Il concetto di civiltà è molto utile negli studi storici, poichè ci serve a individuare un insieme di popoli, in un certo tempo e spazio, che hanno, o hanno avuto, abitudini di vita comuni.
Molti storici e sociologi hanno approfondito questo concetto (per esempio Braudel, Wallerstein, Huntington, Toynbee, McNeill e altri); noi abbiamo letto questi due brevi brani di Toynbee e Huntington e ci baseremo quindi sulla loro definizione:

  • Dobbiamo intendere il termine civiltà al plurale e non al singolare; nel senso che non esistono popoli civili e popoli incivili, ma sono tutti civili al loro modo.
  • Una civiltà identifica un'entità culturale (artificiale, non naturale); il colore della pelle per esempio è un tratto naturale degli uomini, il modo di mangiare o la lingua parlata invece è una caratteristica culturale.
  • Ciò che contraddistingue una civiltà è un insieme comune di valori, norme, istituzioni, modi di agire e pensare, religione, ecc.

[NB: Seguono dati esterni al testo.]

**config.mk**
```make
export PLATFORM = sky130hd
export DESIGN_NAME = stable_sorted_block_queue
export DESIGN_NICKNAME = d
export VERILOG_FILES = /design/src/sbq_pkg.sv /design/src/sbq_cell.sv /design/src/sbq_rsp_buf.sv /design/src/stable_sorted_block_queue.sv
export SDC_FILE = /design/constraint.sdc
export NUM_CORES = 2
export LEC_CHECK = 0
export ABC_AREA = 1
export BUFFER_PORTS_ARGS = -buffer_cell sky130_fd_sc_hd__buf_4
export CAP_MARGIN = 10
export CELL_PAD_IN_SITES_DETAIL_PLACEMENT = 0
export CELL_PAD_IN_SITES_GLOBAL_PLACEMENT = 2
export CORE_AREA = 2 2 467 701
export CTS_CLUSTER_SIZE = 25
export DETAILED_ROUTE_END_ITERATION = 7
export DIE_AREA = 0 0 469 703
export GPL_TIMING_DRIVEN = 1
export PLACE_DENSITY = 0.65
export SYNTH_ARGS = -nofsm -noshare
export SYNTH_HDL_FRONTEND = slang
export SYNTH_SLANG_ARGS = --single-unit
```
**constraint.sdc**
```tcl
create_clock -name clock -period 9.8 [get_ports clock]
set_clock_uncertainty 0.15 [all_clocks]
set_input_delay 1.96 -clock clock [delete_from_list [all_inputs] [get_ports clock]]
set_output_delay 1.96 -clock clock [all_outputs]
set_load 0.1 [all_outputs]
```
**src/sbq_pkg.sv**
```systemverilog
// Shared types and constants for the stable sorted block queue.
package sbq_pkg;

   localparam int DEFAULT_QUEUE_DEPTH = 16;

   localparam int KEY_W    = 32;
   localparam int SIZE_W   = 24;
   localparam int HANDLE_W = 32;
   localparam int COUNT_W  = 5;

   localparam logic CMD_INSERT = 1'b0;
   localparam logic CMD_REMOVE = 1'b1;

   localparam logic [1:0] STATUS_OK    = 2'd0;
   localparam logic [1:0] STATUS_FULL  = 2'd1;
   localparam logic [1:0] STATUS_EMPTY = 2'd2;

   typedef struct packed {
      logic [KEY_W-1:0]    key;
      logic [SIZE_W-1:0]   size;
      logic [HANDLE_W-1:0] handle;
   } entry_type;

   typedef struct packed {
      logic             insert;
      logic             remove;
      logic [KEY_W-1:0] key;
   } cell_ctrl_type;

   typedef struct packed {
      logic [1:0]          status;
      logic [KEY_W-1:0]    block_number;
      logic [SIZE_W-1:0]   block_size;
      logic [HANDLE_W-1:0] buffer_handle;
      logic [COUNT_W-1:0]  entry_count;
      logic                is_empty;
   } result_type;

endpackage

```
**src/sbq_cell.sv**
```systemverilog
// One slot of the sorted shift-register queue.
module sbq_cell (
   input  logic                  clock,
   input  sbq_pkg::cell_ctrl_type ctrl,
   input  sbq_pkg::entry_type    new_entry,
   input  logic                  occupied,
   input  sbq_pkg::entry_type    left_entry,
   input  logic                  left_shift,
   input  sbq_pkg::entry_type    right_entry,
   output sbq_pkg::entry_type    entry,
   output logic                  shift
);

   sbq_pkg::entry_type entry_ff;
   sbq_pkg::entry_type entry_in;

   // An empty slot counts as holding a larger key, so the insert lands in the first free slot.
   assign shift = occupied ? (entry_ff.key > ctrl.key) : 1'b1;
   assign entry = entry_ff;

   always_comb begin
      entry_in = entry_ff;
      if (ctrl.insert && shift) begin
         entry_in = left_shift ? left_entry : new_entry;
      end else if (ctrl.remove) begin
         entry_in = right_entry;
      end
   end

   always_ff @(posedge clock) begin
      entry_ff <= entry_in;
   end

endmodule

```
**src/sbq_rsp_buf.sv**
```systemverilog
// Two-entry output buffer that decouples the request side from the response side.
module sbq_rsp_buf (
   input  logic                 clock,
   input  logic                 reset,
   input  logic                 push,
   input  sbq_pkg::result_type  push_data,
   output logic                 space,
   output logic                 out_valid,
   input  logic                 out_ready,
   output sbq_pkg::result_type  out_data
);

   logic                head_valid_ff, head_valid_in;
   logic                skid_valid_ff, skid_valid_in;
   sbq_pkg::result_type head_ff, head_in;
   sbq_pkg::result_type skid_ff, skid_in;
   logic                pop;
   logic                to_skid;

   assign pop       = head_valid_ff && out_ready;
   assign space     = !skid_valid_ff;
   assign out_valid = head_valid_ff;
   assign out_data  = head_ff;
   assign to_skid   = push && head_valid_ff && (skid_valid_ff || !pop);

   always_comb begin
      head_in = head_ff;
      skid_in = skid_ff;
      if (pop) begin
         head_in = skid_valid_ff ? skid_ff : push_data;
      end else if (!head_valid_ff) begin
         head_in = push_data;
      end
      if (to_skid) begin
         skid_in = push_data;
      end
      head_valid_in = push || skid_valid_ff || (head_valid_ff && !pop);
      if (to_skid) begin
         skid_valid_in = 1'b1;
      end else if (pop) begin
         skid_valid_in = 1'b0;
      end else begin
         skid_valid_in = skid_valid_ff;
      end
   end

   always_ff @(posedge clock) begin
      if (reset) begin
         head_valid_ff <= 1'b0;
         skid_valid_ff <= 1'b0;
      end else begin
         head_valid_ff <= head_valid_in;
         skid_valid_ff <= skid_valid_in;
      end
      head_ff <= head_in;
      skid_ff <= skid_in;
   end

endmodule

```
**src/stable_sorted_block_queue.sv**
```systemverilog
// Top level of the stable sorted block queue.
// The queue keeps up to QUEUE_DEPTH blocks in a row of slots sorted by block number, head first;
// equal numbers keep arrival order. For every request (insert or remove), all slots compare
// the new key in parallel and shift by one position in the cycle it is accepted, so a
// request can be accepted on every cycle while responses are taken, and its response is
// presented on the next cycle. A two-entry output buffer takes in one more request while a
// response waits to be taken; with both entries held, req_ready stays low until one is taken.
module stable_sorted_block_queue #(
   parameter int QUEUE_DEPTH = sbq_pkg::DEFAULT_QUEUE_DEPTH
) (
   input  logic                          clock,
   input  logic                          reset,
   input  logic                          req_valid,
   output logic                          req_ready,
   input  logic                          req_command,
   input  logic [sbq_pkg::KEY_W-1:0]     req_block_number,
   input  logic [sbq_pkg::SIZE_W-1:0]    req_block_size,
   input  logic [sbq_pkg::HANDLE_W-1:0]  req_buffer_handle,
   output logic                          rsp_valid,
   input  logic                          rsp_ready,
   output logic [1:0]                    rsp_status,
   output logic [sbq_pkg::KEY_W-1:0]     rsp_out_block_number,
   output logic [sbq_pkg::SIZE_W-1:0]    rsp_out_block_size,
   output logic [sbq_pkg::HANDLE_W-1:0]  rsp_out_buffer_handle,
   output logic [sbq_pkg::COUNT_W-1:0]   rsp_entry_count,
   output logic                          rsp_is_empty
);

   localparam int CNT_W = $clog2(QUEUE_DEPTH + 1);

   logic [CNT_W-1:0]       count_ff, count_in;
   logic [CNT_W-1:0]       count_after;
   logic [CNT_W+sbq_pkg::COUNT_W-1:0] count_wide;
   logic                   accept;
   logic                   full;
   logic                   empty;
   logic                   space;
   sbq_pkg::cell_ctrl_type ctrl;
   sbq_pkg::entry_type     new_entry;
   sbq_pkg::entry_type     cell_entry [QUEUE_DEPTH];
   logic                   cell_shift [QUEUE_DEPTH];
   sbq_pkg::result_type    result;
   sbq_pkg::result_type    rsp_data;

   assign accept    = req_valid && req_ready;
   assign req_ready = space;
   assign full      = (count_ff == CNT_W'(QUEUE_DEPTH));
   assign empty     = (count_ff == '0);

   assign new_entry.key    = req_block_number;
   assign new_entry.size   = req_block_size;
   assign new_entry.handle = req_buffer_handle;

   assign ctrl.insert = accept && (req_command == sbq_pkg::CMD_INSERT) && !full;
   assign ctrl.remove = accept && (req_command == sbq_pkg::CMD_REMOVE) && !empty;
   assign ctrl.key    = req_block_number;

   genvar gi;
   generate
      for (gi = 0; gi < QUEUE_DEPTH; gi++) begin : g_cell
         sbq_pkg::entry_type left_entry;
         sbq_pkg::entry_type right_entry;
         logic               left_shift;
         if (gi == 0) begin : g_first
            assign left_entry = new_entry;
            assign left_shift = 1'b0;
         end else begin : g_inner
            assign left_entry = cell_entry[gi-1];
            assign left_shift = cell_shift[gi-1];
         end
         if (gi == QUEUE_DEPTH - 1) begin : g_last
            assign right_entry = cell_entry[gi];
         end else begin : g_mid
            assign right_entry = cell_entry[gi+1];
         end
         sbq_cell u_cell (
            .clock       (clock),
            .ctrl        (ctrl),
            .new_entry   (new_entry),
            .occupied    (count_ff > CNT_W'(gi)),
            .left_entry  (left_entry),
            .left_shift  (left_shift),
            .right_entry (right_entry),
            .entry       (cell_entry[gi]),
            .shift       (cell_shift[gi])
         );
      end
   endgenerate

   always_comb begin
      count_in = count_ff;
      if (ctrl.insert) begin
         count_in = count_ff + CNT_W'(1);
      end else if (ctrl.remove) begin
         count_in = count_ff - CNT_W'(1);
      end
   end

   assign count_after = count_in;
   assign count_wide  = {{sbq_pkg::COUNT_W{1'b0}}, count_after};

   always_comb begin
      result.status        = sbq_pkg::STATUS_OK;
      result.block_number  = '0;
      result.block_size    = '0;
      result.buffer_handle = '0;
      result.entry_count   = count_wide[sbq_pkg::COUNT_W-1:0];
      result.is_empty      = (count_after == '0);
      if (req_command == sbq_pkg::CMD_INSERT) begin
         if (full) begin
            result.status = sbq_pkg::STATUS_FULL;
         end
      end else if (empty) begin
         result.status = sbq_pkg::STATUS_EMPTY;
      end else begin
         result.block_number  = cell_entry[0].key;
         result.block_size    = cell_entry[0].size;
         result.buffer_handle = cell_entry[0].handle;
      end
   end

   always_ff @(posedge clock) begin
      if (reset) begin
         count_ff <= '0;
      end else begin
         count_ff <= count_in;
      end
   end

   sbq_rsp_buf u_rsp_buf (
      .clock     (clock),
      .reset     (reset),
      .push      (accept),
      .push_data (result),
      .space     (space),
      .out_valid (rsp_valid),
      .out_ready (rsp_ready),
      .out_data  (rsp_data)
   );

   assign rsp_status            = rsp_data.status;
   assign rsp_out_block_number  = rsp_data.block_number;
   assign rsp_out_block_size    = rsp_data.block_size;
   assign rsp_out_buffer_handle = rsp_data.buffer_handle;
   assign rsp_entry_count       = rsp_data.entry_count;
   assign rsp_is_empty          = rsp_data.is_empty;

endmodule

```
# Word level (Yosys, flattened, before mapping)
# Index checks and enable logic that the tools add are counted.
# op_classes
addsub	2
order_cmp	32
n_eq_ne	2
n_mux	73
bitwise_logic	1
n_reduce_logical	50
# ops
op	n
88-bit 2-to-1 mux	47
32-bit greater-than comparator	16
96-bit 2-to-1 mux	3
5-bit by 4-bit greater-than comparator with 1-bit output (second input constant)	8
2-bit nonzero test	16
1-bit logical AND	25
5-bit by 3-bit greater-than comparator with 1-bit output (second input constant)	4
1-bit 2-to-1 mux	19
5-bit by 1-bit greater-than comparator with 1-bit output (second input constant)	2
5-bit by 2-bit greater-than comparator with 1-bit output (second input constant)	2
5-bit logical NOT	2
5-bit 2-to-1 mux	2
5-bit by 1-bit adder with 5-bit output (second input constant)	1
5-bit equality test (second input constant)	1
5-bit by 1-bit subtractor with 5-bit output (second input constant)	1
1-bit logical NOT	4
2-bit 2-to-1 mux	2
1-bit logical OR	3
2-bit != test (second input constant)	1
1-bit inverter	1
# word_totals
reg_bits	1607
input_bits	93
output_inout_bits	98
wordCells	223

# Logic depth before layout (Yosys ltp)
# depth
ltp_word	9
depth_mapped	21
ltp_nobuf	19

# Cells and area by module
# From an unflattened synthesis, not the netlist that was laid out.
# unflattened
hier_cells	10847
hier_area_um2	101671.3
# by_module_without_submodules
module	instances	cells_each	area_per_inst_um2	seq_area_each_um2
sbq_cell at g_cell[0].u_cell ...	12	626	5811.8	2642.5
sbq_cell at g_cell[6].u_cell ...	4	627	5816.8	2642.5
sbq_rsp_buf	1	526	7239.4	5805.6
stable_sorted_block_queue	1	301	1422.6	100.1

# Worst setup path before layout
# No wires, ideal clock.
# synth_path
path_type	input to register
startpoint	in rsp_ready
endpoint	reg u_rsp_buf.skid_ff[0] (netlist name), enable pin
arrival_time_ns	8.432
slack_ns	0.666
stages	3
cell_sequence	inv_1 > nand2_1 > nor2_1
# synth_between
elab_chain_len	4
# synth_rtl
element	line	source
from (decl)	stable_sorted_block_queue.sv:20	input logic rsp_ready,
1-bit logical AND	sbq_rsp_buf.sv:20	assign pop = head_valid_ff && out_ready;
1-bit logical NOT	sbq_rsp_buf.sv:24	assign to_skid = push && head_valid_ff && (skid_valid_ff || !pop);
1-bit logical OR	sbq_rsp_buf.sv:24	
1-bit logical AND	sbq_rsp_buf.sv:24	
to (signal assigned)	sbq_rsp_buf.sv:56	skid_ff <= skid_in;
to (decl)	sbq_rsp_buf.sv:16	sbq_pkg::result_type skid_ff, skid_in;
# Every way passes these cells.
# A chain may end at the register's enable or synchronous reset.

==> metrics.md <==
| Metric | Value |
|---|---|
| Status | `completed` |
| Routed len/inst | `29.64 um` |
| Vias in the first global route | `89160` |
| Synth area leader | `edfxtp_1` |
| Antenna violations before repair | `28` |
| Post-DRT Antenna Nets | `0` |
| TritonCTS Buffers | `195` |
| Synth Instances | `12380` |
| CP required | `10.37 ns` |
| GRT overflow | `0` |
| Register bit total from synthesis | `1607` |
| Synth warnings | `0` |
| Hold Buf Count CTS | `0` |
| Largest net degree at the start of global routing | `177` |
| CORE AREA | `323500 um2` |
| Worst setup EP type | `register` |
| FP Rows | `256` |
| Max-slew headroom | `0.1637` |
| Worst-Skew Late Latency | `0.91 ns` |
| Synth Net Count | `12990` |
| Clock sinks | `1607` |
| CTS root buffer | `clkbuf_16` |
| Mapped cell area | `96850 um2` |
| Starting Density | `0.2994` |
| Max Cap Viol | `0` |
| IO Port Bufs | `190` |
| Post-synth EDFFs | `1600` |
| First-pass GRT wire length | `686.8 mm` |
| Synth area leaders | `edfxtp_1, nand2_1, nand3_1` |
| Post-CTS setup buffers | `0` |
| Leading cell types by count after synthesis | `nand2_1, edfxtp_1, nand3_1, clkbuf_1, ha_1` |
| Highest Clock Rate | `132.8 MHz` |
| WP data arrival | `8.10 ns` |
| H-tree Lvls | `4` |
| Post_cts resized | `0` |
| Initial DRC count | `8726` |
| Setup violations, final | `0` |
| Prevailing post-synth register cell | `edfxtp_1` |
| Worst-case clock buffer depth | `4` |
| Unrepaired setup endpoints after global routing | `no` |
| Residual DRC | `0` |
| Multi-input combinational cell area | `44520 um2` |
| P&R area growth vs syn | `12.89%` |
| Final Hold Fails | `0` |
| Die Y | `703 um` |
| Worst-margin pin slew | `1.254 ns` |
| VDD IR max | `0.0001712 V` |
| Die X | `469 um` |
| Net count, final | `12810` |
| Cell with the most instances after synthesis | `nand2_1` |
| Min Tclk post-route | `7.528 ns` |
| Die ar. | `329700 um2` |
| Vias after detailed routing | `88740` |
| Io pins | `191` |
| P per Cell Area | `246.8 nW/um2` |
| Share of flip-flops with an asynchronous set or reset | `0` |
| Post-synth cell types | `37` |
| Placer congestion estimate | `0.8858` |
| Layout cells sized above 1 | `0.07043` |
| Clk slew on worst S/H paths | `0.06 ns` |
| Crit path launch type | `primary input` |
| CP max FO | `49` |
| Placed cell areas | `103200 um2` |
| Dpl hpwl | `312.3 mm` |
| Fillers | `34250` |
| Setup tns final | `0 ns` |
| Routed WL | `492.8 mm` |
| CTS tree | `done` |
| Avg Synthesized Cell Area | `7.826 um2` |
| Tcrit/Tclk final | `0.7682` |
| Tightest Hold Check Type | `register to register` |
| Vias per inst | `5.337` |
| Worst Setup Path Type | `primary input to register` |
| Pleak | `51.48 nW` |
| Sequential share of the synthesized area | `0.4975` |
| Area share of the largest cell type after synthesis | `0.4961` |
| FF+latch area | `48190 um2` |
| DR pass1 iterations | `6` |
| Finished Cell Area | `109300 um2` |
| Final Slew Violations | `0` |
| Global Route Usage Sum | `0.2927` |
## worst paths after layout
check             cells past startpoint                     endpoint  slack (ns)                   startpoint
hold / removal                        2   g_cell[14].u_cell.entry[8]        0.37   g_cell[15].u_cell.entry[8]
hold reg to reg                       2   g_cell[14].u_cell.entry[8]        0.37   g_cell[15].u_cell.entry[8]
setup / recovery                     14  g_cell[10].u_cell.entry[59]        2.27         req_block_number[27]
setup reg to reg                     12  g_cell[10].u_cell.entry[59]        3.44  g_cell[10].u_cell.entry[82]
## metal layers
layer	track usage	up-vias	part of all wire
li1	-	40160	-
met4	0.1563	6	0.062
met2	0.5144	3772	0.49
met5	0	-	0.000091
met3	0.04328	1023	0.066
met1	0.3412	43780	0.38
## layout make-up
class                      count  area share
sequential                  1607      0.4407
multi-input combinational   9560      0.4072
tap                         4257     0.04872
clock buffer                 240     0.04665
timing repair buffer         409     0.03265
inverter                     426     0.01492
clock inverter               111    0.008732
antenna                       17   0.0003891
## report_power, final
group	total (W)	leakage [nW]	switching, W	internal (W)
sequential	0.0102	15.4	0.000866	0.00934
clock	0.00737	2.97	0.00327	0.00410
combinational	0.00940	33.1	0.00721	0.00219
total	0.0270	51.5	0.0114	0.0156
## worst max-delay path: stages
cell and delay (ns):
buf_4 0.22, inv_1 0.27, ha_1 0.40, nand4_1 0.57
nor3_1 0.84, a21oi_1 0.47, nand2_1 0.23, nand2_4 0.29
nand2_4 0.63, nand2_4 0.48, inv_4 0.89, buf_4 0.50
nand2_1 0.12, nand2_1 0.08
## stage by stage
stage | worst slack, ns | total power, W | std cells | utilization | hold slack [ns]
after global placement | 1.320 | 0.01954 | 16260 | 0.3189 | 0.3500
after global routing | 2.434 | 0.02812 | 16620 | 0.3379 | 0.3692
final | 2.272 | 0.02698 | 16630 | 0.3380 | 0.3672
after detailed placement | 1.419 | 0.01961 | 16260 | 0.3190 | 0.3552
after floorplan | 0.6662 | 0.01541 | 12380 | - | 0.3444
after CTS | 2.334 | 0.02705 | 16610 | 0.3378 | 0.3617
## placed cells by master, fill, tap and decap left out, drive strengths merged, types with 2 or more instances in the layout
cell type / Yosys / layout
a21o: 15 / 15
inv: 426 / 432
ha: 518 / 518
clkbuf: 525 / 240
nor2: 229 / 229
o21a: 30 / 30
clkinvlp: 0 / 5
a21oi: 240 / 240
nand4: 49 / 49
nand3: 1363 / 1363
nand3b: 11 / 11
o21ai: 227 / 227
clkinv: 0 / 84
edfxtp: 1600 / 1600
o21bai: 2 / 2
mux2: 89 / 89
o211ai: 5 / 5
dfxtp: 7 / 7
bufinv: 0 / 16
nor4: 2 / 2
and3: 4 / 4
nand2: 6744 / 6744
buf: 257 / 409
nor3b: 7 / 7
nor3: 19 / 19
diode: 0 / 17
## state kept, by name, summed over array words and instances, names as in the netlist
| name | cells |
|---|---|
| g_cell.u_cell.entry | 1408 |
| u_rsp_buf.skid_ff | 96 |
| u_rsp_buf.out_data | 96 |
| u_rsp_buf.out_valid | 1 |
| count_ff | 5 |
| u_rsp_buf.skid_valid_ff | 1 |
## cell families after synthesis
kind of cell | after synthesis | synth area share
muxes | 89 | 0.01035
xor gates and xnor gates | 1 | 0.00009045
adders and majority gates | 518 | 0.06692
and+or+nand+nor | 8430 | 0.3475
DFF | 1607 | 0.4975
buffers and inverters | 1208 | 0.04896
AOI/OAI and AO/OA | 522 | 0.02867
No activity file was read; power rests on OpenSTA's default activity.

  • Le civiltà sono entità culturali e non politiche; le civiltà non provvedono a mantenere l'ordine, amministrare la giustizia, raccogliere tasse, negoziare trattati eppure i suoi valori non scritti ci condizionano quotidianamente.

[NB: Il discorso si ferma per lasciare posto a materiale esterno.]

$ cat config.mk
export PLATFORM = sky130hd
export DESIGN_NAME = top_k_min_heap_selector_top
export DESIGN_NICKNAME = d
export VERILOG_FILES = /design/src/hw/rtl/tkh_pkg.sv /design/src/hw/rtl/tkh_ram.sv /design/src/hw/rtl/tkh_engine.sv /design/src/hw/rtl/top_k_min_heap_selector_top.sv
export SDC_FILE = /design/constraint.sdc
export NUM_CORES = 1
export LEC_CHECK = 0
export BUFFER_PORTS_ARGS = -buffer_cell sky130_fd_sc_hd__buf_2
export CORE_MARGIN = 1
export CORE_UTILIZATION = 40
export DETAILED_ROUTE_END_ITERATION = 12
export SLEW_MARGIN = 10
export SYNTH_ARGS = -nofsm -noshare
export SYNTH_HDL_FRONTEND = slang
export SYNTH_SLANG_ARGS = --single-unit
$ cat constraint.sdc
create_clock -name clk -period 8.4 [get_ports clk]
set_input_delay 1.68 -clock clk [delete_from_list [all_inputs] [get_ports clk]]
set_output_delay 1.68 -clock clk [all_outputs]
set_load 0.005 [all_outputs]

  • Di solito una civiltà comprende più stati.
  • La civiltà costituisce la minima unità-base di ogni studio storico, cioè quella cui si arriva quando si cerca di comprendere la storia del proprio paese, ad esempio, per studiare bene gli Stati Uniti siamo costretti a conoscere bene eventi che si sono verificati in Europa prima della nascita degli USA stessi.
  • Un civiltà ingloba altri sottoinsiemi di uomini, ma non è a sua volta inglobata in un insieme più grande, al di sopra c'è solo l'umanità nel suo complesso.

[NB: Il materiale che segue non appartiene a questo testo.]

File: src/hdl/spm_pkg.sv
// ----------------------------------------------------------------------------
// Sparse polynomial multiplier package
// Shared sizes, request codes and the command and status structures that
// join the controller and the datapath.
// ----------------------------------------------------------------------------
package spm_pkg;

  localparam int MAX_TERMS = 32;
  localparam int MAX_EXP   = 31;

  localparam int NUM_SUMS = 2 * MAX_EXP + 1;
  localparam int TW       = $clog2(MAX_TERMS);
  localparam int CW       = $clog2(MAX_TERMS + 1);
  localparam int SW       = $clog2(NUM_SUMS);

  localparam int REQ_W    = 2;
  localparam int COEFF_W  = 16;
  localparam int EXP_W    = 5;
  localparam int PCOEFF_W = 42;
  localparam int PEXP_W   = 6;

  localparam logic [REQ_W-1:0] REQ_FIRST  = 2'd0;
  localparam logic [REQ_W-1:0] REQ_SECOND = 2'd1;
  localparam logic [REQ_W-1:0] REQ_FINISH = 2'd2;

  typedef struct packed {
    logic load_first;
    logic load_second;
    logic pair_start;
    logic prod_cap;
    logic acc_step;
    logic emit_start;
    logic emit_sel;
    logic s_dec;
    logic out_load;
    logic clear;
  } spm_cmd_t;

  typedef struct packed {
    logic empty;
    logic pair_last;
    logic none;
    logic mark_s;
    logic lower_any;
    logic out_free;
  } spm_status_t;

endpackage

File: src/hdl/spm_ctrl.sv
// ----------------------------------------------------------------------------
// Sparse polynomial multiplier controller
// Sequences term loads, the pairwise multiply and accumulate, and the
// descending walk over the exponent slots.
// ----------------------------------------------------------------------------
module spm_ctrl import spm_pkg::*; (
  input  logic             clk_i,
  input  logic             rst_ni,
  input  logic             req_valid_i,
  input  logic [REQ_W-1:0] req_type_i,
  input  spm_status_t      status_i,
  output logic             req_ready_o,
  output spm_cmd_t         cmd_o
);

  localparam logic [2:0] ST_IDLE     = 3'd0;
  localparam logic [2:0] ST_MUL_RD   = 3'd1;
  localparam logic [2:0] ST_MUL_PROD = 3'd2;
  localparam logic [2:0] ST_MUL_ACC  = 3'd3;
  localparam logic [2:0] ST_EMIT_RD  = 3'd4;
  localparam logic [2:0] ST_EMIT_WR  = 3'd5;

  logic [2:0] state_d, state_q;

  assign req_ready_o = (state_q == ST_IDLE);

  always_comb begin
    cmd_o   = '0;
    state_d = state_q;
    unique case (state_q)
      ST_IDLE: begin
        if (req_valid_i) begin
          unique case (req_type_i)
            REQ_FIRST:  cmd_o.load_first  = 1'b1;
            REQ_SECOND: cmd_o.load_second = 1'b1;
            REQ_FINISH: begin
              if (status_i.empty) begin
                cmd_o.emit_start = 1'b1;
                state_d          = ST_EMIT_RD;
              end else begin
                cmd_o.pair_start = 1'b1;
                state_d          = ST_MUL_RD;
              end
            end
            default: ;
          endcase
        end
      end
      ST_MUL_RD: state_d = ST_MUL_PROD;
      ST_MUL_PROD: begin
        cmd_o.prod_cap = 1'b1;
        state_d        = ST_MUL_ACC;
      end
      ST_MUL_ACC: begin
        cmd_o.acc_step = 1'b1;
        if (status_i.pair_last) begin
          cmd_o.emit_start = 1'b1;
          state_d          = ST_EMIT_RD;
        end else begin
          state_d = ST_MUL_RD;
        end
      end
      ST_EMIT_RD: begin
        cmd_o.emit_sel = 1'b1;
        if (status_i.none || status_i.mark_s) begin
          state_d = ST_EMIT_WR;
        end else begin
          cmd_o.s_dec = 1'b1;
        end
      end
      ST_EMIT_WR: begin
        cmd_o.emit_sel = 1'b1;
        if (status_i.out_free) begin
          cmd_o.out_load = 1'b1;
          if (status_i.none || !status_i.lower_any) begin
            cmd_o.clear = 1'b1;
            state_d     = ST_IDLE;
          end else begin
            cmd_o.s_dec = 1'b1;
            state_d     = ST_EMIT_RD;
          end
        end
      end
      default: state_d = ST_IDLE;
    endcase
  end

  always_ff @(posedge clk_i or negedge rst_ni) begin
    if (!rst_ni) begin
      state_q <= ST_IDLE;
    end else begin
      state_q <= state_d;
    end
  end

endmodule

  • I confini (nel tempo e nello spazio) di uno stato sono molto precisi, quelli di una civiltà sono molto più sfocati.
  • Nel corso della storia si sono avute moltissime civiltà, alcune comprendenti un numero molto grandi di uomini altre molto piccole, alcune durate migliaia di anni altre pochi secoli.
  • Gli storici non d'accordo nell'individuare il numero di grandi civiltà che si sono susseguite nel corso del tempo, i numeri indicati più spesso variano da otto a ventitre.